= Beginning of Section =
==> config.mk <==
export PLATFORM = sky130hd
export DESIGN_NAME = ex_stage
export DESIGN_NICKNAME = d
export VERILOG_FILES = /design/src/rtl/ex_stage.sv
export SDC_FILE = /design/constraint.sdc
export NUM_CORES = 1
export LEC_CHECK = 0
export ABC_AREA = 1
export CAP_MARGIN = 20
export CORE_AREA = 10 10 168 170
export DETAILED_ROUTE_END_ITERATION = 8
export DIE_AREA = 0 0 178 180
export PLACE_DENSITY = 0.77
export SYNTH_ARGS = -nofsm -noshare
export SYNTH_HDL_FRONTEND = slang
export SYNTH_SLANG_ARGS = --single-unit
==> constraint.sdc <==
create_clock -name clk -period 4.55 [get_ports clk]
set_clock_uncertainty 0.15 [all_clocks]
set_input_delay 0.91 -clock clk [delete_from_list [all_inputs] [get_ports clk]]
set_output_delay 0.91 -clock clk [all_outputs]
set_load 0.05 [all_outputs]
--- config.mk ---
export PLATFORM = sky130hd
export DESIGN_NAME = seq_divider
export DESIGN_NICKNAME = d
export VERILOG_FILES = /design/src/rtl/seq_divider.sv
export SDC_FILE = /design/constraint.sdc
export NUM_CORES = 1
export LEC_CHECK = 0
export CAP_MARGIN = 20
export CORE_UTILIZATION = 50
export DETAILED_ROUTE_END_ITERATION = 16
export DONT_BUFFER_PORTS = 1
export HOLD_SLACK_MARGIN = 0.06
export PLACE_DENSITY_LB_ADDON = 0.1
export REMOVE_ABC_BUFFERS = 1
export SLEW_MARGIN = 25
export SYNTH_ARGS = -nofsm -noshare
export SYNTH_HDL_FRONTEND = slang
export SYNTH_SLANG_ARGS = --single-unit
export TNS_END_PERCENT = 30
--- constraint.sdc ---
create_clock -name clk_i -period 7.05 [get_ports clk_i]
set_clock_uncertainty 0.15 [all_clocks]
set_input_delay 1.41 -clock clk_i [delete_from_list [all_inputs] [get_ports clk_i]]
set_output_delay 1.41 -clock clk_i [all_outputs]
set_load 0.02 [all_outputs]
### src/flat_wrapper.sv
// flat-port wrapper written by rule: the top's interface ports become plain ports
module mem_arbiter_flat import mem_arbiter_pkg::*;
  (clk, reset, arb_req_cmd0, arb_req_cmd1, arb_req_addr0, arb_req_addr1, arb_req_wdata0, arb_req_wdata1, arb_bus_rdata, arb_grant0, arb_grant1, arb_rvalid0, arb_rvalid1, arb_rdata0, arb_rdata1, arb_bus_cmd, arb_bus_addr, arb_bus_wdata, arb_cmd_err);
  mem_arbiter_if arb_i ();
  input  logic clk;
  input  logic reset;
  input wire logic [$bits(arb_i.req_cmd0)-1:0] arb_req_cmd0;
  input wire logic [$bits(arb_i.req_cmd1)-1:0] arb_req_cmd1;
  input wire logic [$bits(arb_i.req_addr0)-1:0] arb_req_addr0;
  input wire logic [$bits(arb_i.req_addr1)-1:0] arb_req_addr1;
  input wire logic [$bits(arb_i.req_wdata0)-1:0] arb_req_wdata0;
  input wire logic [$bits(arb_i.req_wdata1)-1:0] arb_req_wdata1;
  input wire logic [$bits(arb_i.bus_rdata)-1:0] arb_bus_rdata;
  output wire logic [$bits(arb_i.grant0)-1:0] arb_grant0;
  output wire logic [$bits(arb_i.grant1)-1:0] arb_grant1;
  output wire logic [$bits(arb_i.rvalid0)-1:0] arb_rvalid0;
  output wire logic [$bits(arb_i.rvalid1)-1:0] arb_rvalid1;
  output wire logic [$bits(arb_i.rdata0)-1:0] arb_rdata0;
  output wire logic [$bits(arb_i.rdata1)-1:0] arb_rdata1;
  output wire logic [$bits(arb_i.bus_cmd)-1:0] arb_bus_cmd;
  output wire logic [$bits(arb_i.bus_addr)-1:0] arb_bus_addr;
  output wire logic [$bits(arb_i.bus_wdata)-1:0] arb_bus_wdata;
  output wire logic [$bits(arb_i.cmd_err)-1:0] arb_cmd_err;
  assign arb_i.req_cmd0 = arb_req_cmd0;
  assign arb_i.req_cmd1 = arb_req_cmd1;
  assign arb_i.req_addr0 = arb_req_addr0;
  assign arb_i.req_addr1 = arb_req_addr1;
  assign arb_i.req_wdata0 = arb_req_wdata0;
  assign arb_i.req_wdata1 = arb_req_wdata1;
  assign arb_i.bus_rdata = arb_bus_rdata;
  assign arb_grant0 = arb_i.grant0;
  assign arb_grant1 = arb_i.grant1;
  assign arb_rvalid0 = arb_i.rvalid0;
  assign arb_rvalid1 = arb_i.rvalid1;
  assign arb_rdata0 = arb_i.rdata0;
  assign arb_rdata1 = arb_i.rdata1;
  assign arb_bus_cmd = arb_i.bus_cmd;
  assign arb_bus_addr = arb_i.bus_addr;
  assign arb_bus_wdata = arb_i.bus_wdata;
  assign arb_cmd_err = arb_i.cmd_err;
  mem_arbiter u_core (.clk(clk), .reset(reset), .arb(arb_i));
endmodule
= End of Section =
= Beginning of Section =
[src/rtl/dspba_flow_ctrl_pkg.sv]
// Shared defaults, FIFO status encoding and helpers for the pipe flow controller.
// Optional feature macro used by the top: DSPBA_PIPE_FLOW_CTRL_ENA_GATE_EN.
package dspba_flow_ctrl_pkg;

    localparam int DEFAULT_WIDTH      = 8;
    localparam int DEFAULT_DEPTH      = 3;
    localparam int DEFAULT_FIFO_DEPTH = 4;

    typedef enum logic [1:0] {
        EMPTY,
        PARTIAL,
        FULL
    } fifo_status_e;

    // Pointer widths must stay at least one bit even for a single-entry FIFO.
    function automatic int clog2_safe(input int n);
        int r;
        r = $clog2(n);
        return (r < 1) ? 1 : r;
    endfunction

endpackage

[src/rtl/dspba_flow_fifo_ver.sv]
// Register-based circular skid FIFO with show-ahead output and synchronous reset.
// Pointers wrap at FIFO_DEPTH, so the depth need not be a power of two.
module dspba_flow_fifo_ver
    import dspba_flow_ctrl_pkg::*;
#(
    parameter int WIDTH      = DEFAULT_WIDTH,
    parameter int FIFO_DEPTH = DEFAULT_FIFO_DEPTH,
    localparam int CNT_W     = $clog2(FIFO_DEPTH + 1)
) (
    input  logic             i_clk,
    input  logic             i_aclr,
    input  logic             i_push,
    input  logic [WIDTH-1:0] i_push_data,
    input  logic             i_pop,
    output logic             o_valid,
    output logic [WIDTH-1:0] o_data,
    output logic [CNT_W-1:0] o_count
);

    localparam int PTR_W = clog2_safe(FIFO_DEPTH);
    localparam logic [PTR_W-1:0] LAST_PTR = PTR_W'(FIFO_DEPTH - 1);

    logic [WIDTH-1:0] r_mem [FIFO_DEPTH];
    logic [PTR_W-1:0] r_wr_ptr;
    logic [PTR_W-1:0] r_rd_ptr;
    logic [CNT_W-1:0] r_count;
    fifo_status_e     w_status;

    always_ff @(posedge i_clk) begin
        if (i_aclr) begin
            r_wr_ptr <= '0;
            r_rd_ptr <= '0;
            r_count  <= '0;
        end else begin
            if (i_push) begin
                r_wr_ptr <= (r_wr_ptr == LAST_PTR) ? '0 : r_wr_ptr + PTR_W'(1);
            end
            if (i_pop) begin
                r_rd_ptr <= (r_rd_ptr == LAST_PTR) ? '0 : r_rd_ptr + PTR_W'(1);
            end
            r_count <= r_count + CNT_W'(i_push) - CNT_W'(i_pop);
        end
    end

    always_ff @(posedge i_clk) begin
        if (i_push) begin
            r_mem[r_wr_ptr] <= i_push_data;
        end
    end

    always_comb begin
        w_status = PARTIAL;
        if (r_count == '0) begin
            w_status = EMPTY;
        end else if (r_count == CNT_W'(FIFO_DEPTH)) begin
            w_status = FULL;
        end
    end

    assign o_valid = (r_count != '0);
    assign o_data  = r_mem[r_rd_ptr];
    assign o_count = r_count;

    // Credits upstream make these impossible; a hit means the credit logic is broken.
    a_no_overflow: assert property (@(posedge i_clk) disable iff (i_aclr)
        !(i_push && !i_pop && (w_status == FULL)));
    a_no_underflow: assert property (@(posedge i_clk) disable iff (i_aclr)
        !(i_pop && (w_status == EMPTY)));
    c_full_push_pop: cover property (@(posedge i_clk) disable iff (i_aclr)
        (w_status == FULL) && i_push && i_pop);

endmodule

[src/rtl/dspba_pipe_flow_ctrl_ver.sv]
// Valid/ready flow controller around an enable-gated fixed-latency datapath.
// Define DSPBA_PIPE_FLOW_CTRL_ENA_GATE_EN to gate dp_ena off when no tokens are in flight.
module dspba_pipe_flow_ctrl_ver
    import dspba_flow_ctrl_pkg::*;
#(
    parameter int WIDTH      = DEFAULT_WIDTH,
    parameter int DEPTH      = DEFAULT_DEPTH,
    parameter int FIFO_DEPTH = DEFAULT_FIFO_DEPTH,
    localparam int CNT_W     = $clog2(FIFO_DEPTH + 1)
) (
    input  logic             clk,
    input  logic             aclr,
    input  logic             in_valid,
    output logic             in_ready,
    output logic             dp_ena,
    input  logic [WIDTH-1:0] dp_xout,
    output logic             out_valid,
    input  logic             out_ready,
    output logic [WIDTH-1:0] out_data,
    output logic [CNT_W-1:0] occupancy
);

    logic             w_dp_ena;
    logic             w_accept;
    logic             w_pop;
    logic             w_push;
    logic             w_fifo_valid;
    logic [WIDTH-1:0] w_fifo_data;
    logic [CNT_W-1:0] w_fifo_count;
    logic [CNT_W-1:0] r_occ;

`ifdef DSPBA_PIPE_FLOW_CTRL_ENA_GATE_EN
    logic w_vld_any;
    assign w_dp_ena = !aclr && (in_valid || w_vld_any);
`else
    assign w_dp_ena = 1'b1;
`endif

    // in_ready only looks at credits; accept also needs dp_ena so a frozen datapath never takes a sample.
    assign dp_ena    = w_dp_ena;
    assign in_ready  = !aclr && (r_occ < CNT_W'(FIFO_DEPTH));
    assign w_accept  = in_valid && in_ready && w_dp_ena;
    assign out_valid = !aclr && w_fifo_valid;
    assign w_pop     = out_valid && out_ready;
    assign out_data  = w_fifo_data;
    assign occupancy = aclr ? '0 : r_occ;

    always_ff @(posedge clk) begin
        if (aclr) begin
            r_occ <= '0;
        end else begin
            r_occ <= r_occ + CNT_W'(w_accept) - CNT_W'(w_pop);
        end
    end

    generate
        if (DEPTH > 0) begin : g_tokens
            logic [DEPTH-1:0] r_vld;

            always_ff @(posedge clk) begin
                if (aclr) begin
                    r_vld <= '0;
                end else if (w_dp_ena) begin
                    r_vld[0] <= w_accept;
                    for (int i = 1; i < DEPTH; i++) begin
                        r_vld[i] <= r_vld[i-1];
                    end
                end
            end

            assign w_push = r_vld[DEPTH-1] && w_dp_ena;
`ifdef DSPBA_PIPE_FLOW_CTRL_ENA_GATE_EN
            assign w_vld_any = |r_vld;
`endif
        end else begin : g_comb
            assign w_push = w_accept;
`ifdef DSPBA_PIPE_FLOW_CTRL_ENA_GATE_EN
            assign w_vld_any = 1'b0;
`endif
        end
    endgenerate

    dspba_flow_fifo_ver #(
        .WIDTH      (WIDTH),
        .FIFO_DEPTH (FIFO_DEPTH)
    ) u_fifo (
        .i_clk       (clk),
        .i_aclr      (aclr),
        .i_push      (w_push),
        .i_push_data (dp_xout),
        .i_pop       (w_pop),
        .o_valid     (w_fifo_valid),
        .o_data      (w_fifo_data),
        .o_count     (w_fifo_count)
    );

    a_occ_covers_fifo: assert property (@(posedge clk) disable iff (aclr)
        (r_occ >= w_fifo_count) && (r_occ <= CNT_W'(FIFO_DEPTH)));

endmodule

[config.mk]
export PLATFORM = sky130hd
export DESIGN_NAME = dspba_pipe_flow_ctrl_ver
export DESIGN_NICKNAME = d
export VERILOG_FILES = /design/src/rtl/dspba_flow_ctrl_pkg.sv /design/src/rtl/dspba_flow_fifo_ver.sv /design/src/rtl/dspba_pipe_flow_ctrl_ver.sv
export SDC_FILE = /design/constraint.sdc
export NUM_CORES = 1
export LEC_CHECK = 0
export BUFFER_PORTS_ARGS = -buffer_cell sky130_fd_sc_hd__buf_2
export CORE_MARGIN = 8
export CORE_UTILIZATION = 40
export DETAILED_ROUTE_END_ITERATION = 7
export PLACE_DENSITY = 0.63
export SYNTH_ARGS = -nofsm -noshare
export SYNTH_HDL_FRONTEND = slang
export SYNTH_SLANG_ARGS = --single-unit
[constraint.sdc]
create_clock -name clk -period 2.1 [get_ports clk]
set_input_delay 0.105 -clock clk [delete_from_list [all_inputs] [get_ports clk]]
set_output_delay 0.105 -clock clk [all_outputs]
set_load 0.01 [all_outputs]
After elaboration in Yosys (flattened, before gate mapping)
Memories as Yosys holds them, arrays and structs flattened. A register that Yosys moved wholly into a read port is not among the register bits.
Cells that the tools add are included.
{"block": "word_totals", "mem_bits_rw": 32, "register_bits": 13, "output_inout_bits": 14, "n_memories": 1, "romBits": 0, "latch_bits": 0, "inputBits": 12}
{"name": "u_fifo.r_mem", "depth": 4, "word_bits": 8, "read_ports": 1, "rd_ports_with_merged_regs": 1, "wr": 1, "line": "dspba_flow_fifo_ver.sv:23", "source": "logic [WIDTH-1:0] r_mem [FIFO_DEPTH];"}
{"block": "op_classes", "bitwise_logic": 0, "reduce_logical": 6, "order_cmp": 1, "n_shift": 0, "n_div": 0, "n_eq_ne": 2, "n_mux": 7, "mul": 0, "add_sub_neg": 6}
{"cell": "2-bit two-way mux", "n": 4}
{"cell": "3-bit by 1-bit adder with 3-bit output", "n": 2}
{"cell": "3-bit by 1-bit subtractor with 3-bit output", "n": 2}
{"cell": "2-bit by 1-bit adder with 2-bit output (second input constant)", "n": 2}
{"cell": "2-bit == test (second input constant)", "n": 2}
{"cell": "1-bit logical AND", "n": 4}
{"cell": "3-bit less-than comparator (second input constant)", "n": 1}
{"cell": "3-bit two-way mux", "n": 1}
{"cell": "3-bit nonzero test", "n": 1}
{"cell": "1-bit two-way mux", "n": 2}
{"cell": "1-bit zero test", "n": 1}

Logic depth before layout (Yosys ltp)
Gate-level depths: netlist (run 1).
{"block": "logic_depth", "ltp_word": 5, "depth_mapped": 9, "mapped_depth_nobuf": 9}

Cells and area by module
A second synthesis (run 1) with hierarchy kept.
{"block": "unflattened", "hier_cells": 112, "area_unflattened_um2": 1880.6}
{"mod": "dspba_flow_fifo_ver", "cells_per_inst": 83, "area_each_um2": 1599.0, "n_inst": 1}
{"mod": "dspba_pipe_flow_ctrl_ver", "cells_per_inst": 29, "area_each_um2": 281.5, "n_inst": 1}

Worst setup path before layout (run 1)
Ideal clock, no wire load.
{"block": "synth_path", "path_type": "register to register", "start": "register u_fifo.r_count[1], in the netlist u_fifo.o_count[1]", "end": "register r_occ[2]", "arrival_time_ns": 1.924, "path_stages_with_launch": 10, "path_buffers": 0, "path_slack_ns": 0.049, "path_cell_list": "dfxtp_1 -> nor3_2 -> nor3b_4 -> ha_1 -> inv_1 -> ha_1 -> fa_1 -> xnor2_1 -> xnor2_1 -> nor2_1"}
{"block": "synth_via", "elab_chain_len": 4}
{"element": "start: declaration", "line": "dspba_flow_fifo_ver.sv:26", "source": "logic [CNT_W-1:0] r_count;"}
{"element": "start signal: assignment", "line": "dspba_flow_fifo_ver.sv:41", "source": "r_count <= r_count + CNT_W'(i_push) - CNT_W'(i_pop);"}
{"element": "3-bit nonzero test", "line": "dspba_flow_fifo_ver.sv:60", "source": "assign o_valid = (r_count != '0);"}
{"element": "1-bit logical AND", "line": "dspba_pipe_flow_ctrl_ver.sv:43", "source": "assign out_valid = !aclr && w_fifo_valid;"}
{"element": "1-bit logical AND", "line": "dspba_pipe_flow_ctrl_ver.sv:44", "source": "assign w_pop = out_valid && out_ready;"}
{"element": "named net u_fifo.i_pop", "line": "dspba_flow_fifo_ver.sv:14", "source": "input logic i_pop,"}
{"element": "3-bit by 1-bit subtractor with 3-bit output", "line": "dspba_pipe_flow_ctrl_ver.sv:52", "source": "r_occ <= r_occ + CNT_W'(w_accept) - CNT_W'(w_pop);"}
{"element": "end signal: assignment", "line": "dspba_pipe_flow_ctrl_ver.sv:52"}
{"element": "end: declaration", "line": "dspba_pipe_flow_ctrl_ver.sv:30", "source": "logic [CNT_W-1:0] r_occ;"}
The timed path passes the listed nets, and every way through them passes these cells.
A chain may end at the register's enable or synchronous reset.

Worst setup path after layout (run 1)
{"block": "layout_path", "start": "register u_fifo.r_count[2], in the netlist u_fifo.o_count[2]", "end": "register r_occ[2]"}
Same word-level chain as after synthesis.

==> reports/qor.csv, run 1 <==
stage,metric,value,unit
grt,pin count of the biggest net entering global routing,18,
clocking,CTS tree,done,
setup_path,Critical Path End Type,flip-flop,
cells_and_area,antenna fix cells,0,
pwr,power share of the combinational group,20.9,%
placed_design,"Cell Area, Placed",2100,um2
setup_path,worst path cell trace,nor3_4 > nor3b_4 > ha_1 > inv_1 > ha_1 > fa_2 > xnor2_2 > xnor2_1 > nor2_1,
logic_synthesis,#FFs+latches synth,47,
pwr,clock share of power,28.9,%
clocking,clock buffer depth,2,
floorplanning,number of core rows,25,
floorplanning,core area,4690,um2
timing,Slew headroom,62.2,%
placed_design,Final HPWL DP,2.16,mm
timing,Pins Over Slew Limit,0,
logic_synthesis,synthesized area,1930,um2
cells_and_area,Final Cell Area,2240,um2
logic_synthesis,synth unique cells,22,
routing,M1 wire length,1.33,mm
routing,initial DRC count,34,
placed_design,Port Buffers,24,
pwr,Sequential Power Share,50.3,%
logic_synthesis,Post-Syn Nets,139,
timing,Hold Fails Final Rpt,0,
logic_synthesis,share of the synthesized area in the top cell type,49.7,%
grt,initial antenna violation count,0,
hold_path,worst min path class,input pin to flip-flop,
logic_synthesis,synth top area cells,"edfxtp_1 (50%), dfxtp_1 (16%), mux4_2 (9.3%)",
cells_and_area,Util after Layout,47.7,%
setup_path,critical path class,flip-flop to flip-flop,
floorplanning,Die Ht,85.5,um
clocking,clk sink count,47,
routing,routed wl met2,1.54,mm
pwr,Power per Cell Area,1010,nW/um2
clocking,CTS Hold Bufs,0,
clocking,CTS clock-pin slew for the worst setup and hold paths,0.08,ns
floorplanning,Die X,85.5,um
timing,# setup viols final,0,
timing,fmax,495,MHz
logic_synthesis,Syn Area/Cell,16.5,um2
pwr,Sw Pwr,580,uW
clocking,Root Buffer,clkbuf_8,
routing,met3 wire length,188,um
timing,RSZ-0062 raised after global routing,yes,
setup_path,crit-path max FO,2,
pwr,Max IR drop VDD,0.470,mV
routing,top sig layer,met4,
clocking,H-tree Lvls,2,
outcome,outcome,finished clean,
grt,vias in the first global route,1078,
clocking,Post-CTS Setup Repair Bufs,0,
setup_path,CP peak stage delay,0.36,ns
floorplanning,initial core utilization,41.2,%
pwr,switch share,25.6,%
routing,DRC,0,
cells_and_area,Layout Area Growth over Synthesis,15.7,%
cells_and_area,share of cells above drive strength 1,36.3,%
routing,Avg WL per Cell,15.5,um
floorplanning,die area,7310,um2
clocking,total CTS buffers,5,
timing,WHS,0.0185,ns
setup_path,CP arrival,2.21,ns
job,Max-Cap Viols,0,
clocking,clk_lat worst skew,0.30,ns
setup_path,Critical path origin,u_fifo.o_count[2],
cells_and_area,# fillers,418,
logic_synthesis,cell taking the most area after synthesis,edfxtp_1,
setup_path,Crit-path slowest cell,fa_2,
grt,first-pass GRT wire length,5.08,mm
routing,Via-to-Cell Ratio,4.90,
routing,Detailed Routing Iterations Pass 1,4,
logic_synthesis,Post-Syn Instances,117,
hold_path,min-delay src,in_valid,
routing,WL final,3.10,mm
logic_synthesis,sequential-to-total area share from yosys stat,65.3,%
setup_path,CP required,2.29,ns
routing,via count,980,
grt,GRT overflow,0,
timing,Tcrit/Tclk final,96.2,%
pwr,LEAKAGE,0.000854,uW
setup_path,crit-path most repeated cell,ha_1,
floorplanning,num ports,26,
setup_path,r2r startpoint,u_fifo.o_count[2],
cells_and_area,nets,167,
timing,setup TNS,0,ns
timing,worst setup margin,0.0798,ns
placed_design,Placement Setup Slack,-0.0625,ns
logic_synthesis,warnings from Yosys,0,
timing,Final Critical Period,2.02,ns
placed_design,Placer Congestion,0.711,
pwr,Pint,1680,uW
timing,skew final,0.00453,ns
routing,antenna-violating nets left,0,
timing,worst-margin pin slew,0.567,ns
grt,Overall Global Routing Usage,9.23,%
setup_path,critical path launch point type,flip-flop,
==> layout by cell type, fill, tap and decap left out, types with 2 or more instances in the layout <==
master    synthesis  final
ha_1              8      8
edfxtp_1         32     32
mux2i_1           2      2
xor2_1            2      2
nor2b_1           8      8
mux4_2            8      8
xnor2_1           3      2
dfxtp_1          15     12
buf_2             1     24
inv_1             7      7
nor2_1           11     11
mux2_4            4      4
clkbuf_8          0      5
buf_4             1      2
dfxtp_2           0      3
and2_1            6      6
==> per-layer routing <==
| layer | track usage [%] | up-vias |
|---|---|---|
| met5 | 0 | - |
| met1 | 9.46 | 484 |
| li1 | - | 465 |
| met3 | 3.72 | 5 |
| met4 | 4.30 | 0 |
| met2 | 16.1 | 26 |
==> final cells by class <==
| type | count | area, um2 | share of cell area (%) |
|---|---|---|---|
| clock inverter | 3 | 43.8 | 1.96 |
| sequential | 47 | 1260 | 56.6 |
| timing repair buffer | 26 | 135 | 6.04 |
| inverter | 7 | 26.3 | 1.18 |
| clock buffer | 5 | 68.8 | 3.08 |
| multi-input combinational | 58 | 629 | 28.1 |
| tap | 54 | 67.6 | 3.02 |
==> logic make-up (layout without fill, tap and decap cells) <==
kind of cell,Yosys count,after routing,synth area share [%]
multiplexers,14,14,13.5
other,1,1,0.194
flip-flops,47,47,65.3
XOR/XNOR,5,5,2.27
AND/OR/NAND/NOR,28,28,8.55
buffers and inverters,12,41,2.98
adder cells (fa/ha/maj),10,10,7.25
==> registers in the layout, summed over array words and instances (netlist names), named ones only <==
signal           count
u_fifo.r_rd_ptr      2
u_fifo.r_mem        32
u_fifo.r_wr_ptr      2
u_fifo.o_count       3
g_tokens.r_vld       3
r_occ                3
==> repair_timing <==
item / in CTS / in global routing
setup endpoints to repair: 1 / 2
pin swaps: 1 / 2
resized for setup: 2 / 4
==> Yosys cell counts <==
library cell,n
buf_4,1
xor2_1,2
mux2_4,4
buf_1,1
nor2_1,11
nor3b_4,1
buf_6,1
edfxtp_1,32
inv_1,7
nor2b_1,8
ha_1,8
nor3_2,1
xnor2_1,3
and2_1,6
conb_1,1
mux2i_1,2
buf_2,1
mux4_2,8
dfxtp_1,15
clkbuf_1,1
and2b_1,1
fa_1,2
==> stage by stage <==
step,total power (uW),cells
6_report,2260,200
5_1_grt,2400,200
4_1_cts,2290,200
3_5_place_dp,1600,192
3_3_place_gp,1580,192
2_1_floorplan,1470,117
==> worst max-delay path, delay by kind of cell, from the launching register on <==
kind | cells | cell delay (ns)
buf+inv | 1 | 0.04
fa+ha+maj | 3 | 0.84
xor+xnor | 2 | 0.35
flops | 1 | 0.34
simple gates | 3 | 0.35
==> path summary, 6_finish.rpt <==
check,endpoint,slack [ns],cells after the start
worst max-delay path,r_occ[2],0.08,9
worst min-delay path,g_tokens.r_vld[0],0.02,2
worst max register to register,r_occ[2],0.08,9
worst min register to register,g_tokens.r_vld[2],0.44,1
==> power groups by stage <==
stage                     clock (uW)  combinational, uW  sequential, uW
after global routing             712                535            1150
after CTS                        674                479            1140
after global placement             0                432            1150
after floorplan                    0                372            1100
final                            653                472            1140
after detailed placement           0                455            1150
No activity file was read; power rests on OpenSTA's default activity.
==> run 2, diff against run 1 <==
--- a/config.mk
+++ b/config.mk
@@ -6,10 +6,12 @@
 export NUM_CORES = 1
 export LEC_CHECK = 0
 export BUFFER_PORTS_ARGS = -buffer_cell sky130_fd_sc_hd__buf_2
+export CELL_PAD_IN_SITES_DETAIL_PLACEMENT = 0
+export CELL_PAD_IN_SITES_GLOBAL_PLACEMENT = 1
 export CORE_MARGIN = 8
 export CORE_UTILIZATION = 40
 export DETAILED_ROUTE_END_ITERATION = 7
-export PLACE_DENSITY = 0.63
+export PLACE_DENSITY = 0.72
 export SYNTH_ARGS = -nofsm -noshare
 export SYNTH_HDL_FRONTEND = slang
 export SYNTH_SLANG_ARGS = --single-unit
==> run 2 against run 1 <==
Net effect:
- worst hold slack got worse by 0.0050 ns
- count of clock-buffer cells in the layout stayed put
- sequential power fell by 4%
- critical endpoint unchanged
= End of Section =
▸ WHAT TO WORK ON
The required answer is the exact run of lines above starting at the line with "43.8 | 1.96 |" and ending at the line with "67.6 | 3.02 |", with both ends present.

▸ RESULT OF THIS EXERCISE
| clock inverter | 3 | 43.8 | 1.96 |
| sequential | 47 | 1260 | 56.6 |
| timing repair buffer | 26 | 135 | 6.04 |
| inverter | 7 | 26.3 | 1.18 |
| clock buffer | 5 | 68.8 | 3.08 |
| multi-input combinational | 58 | 629 | 28.1 |
| tap | 54 | 67.6 | 3.02 |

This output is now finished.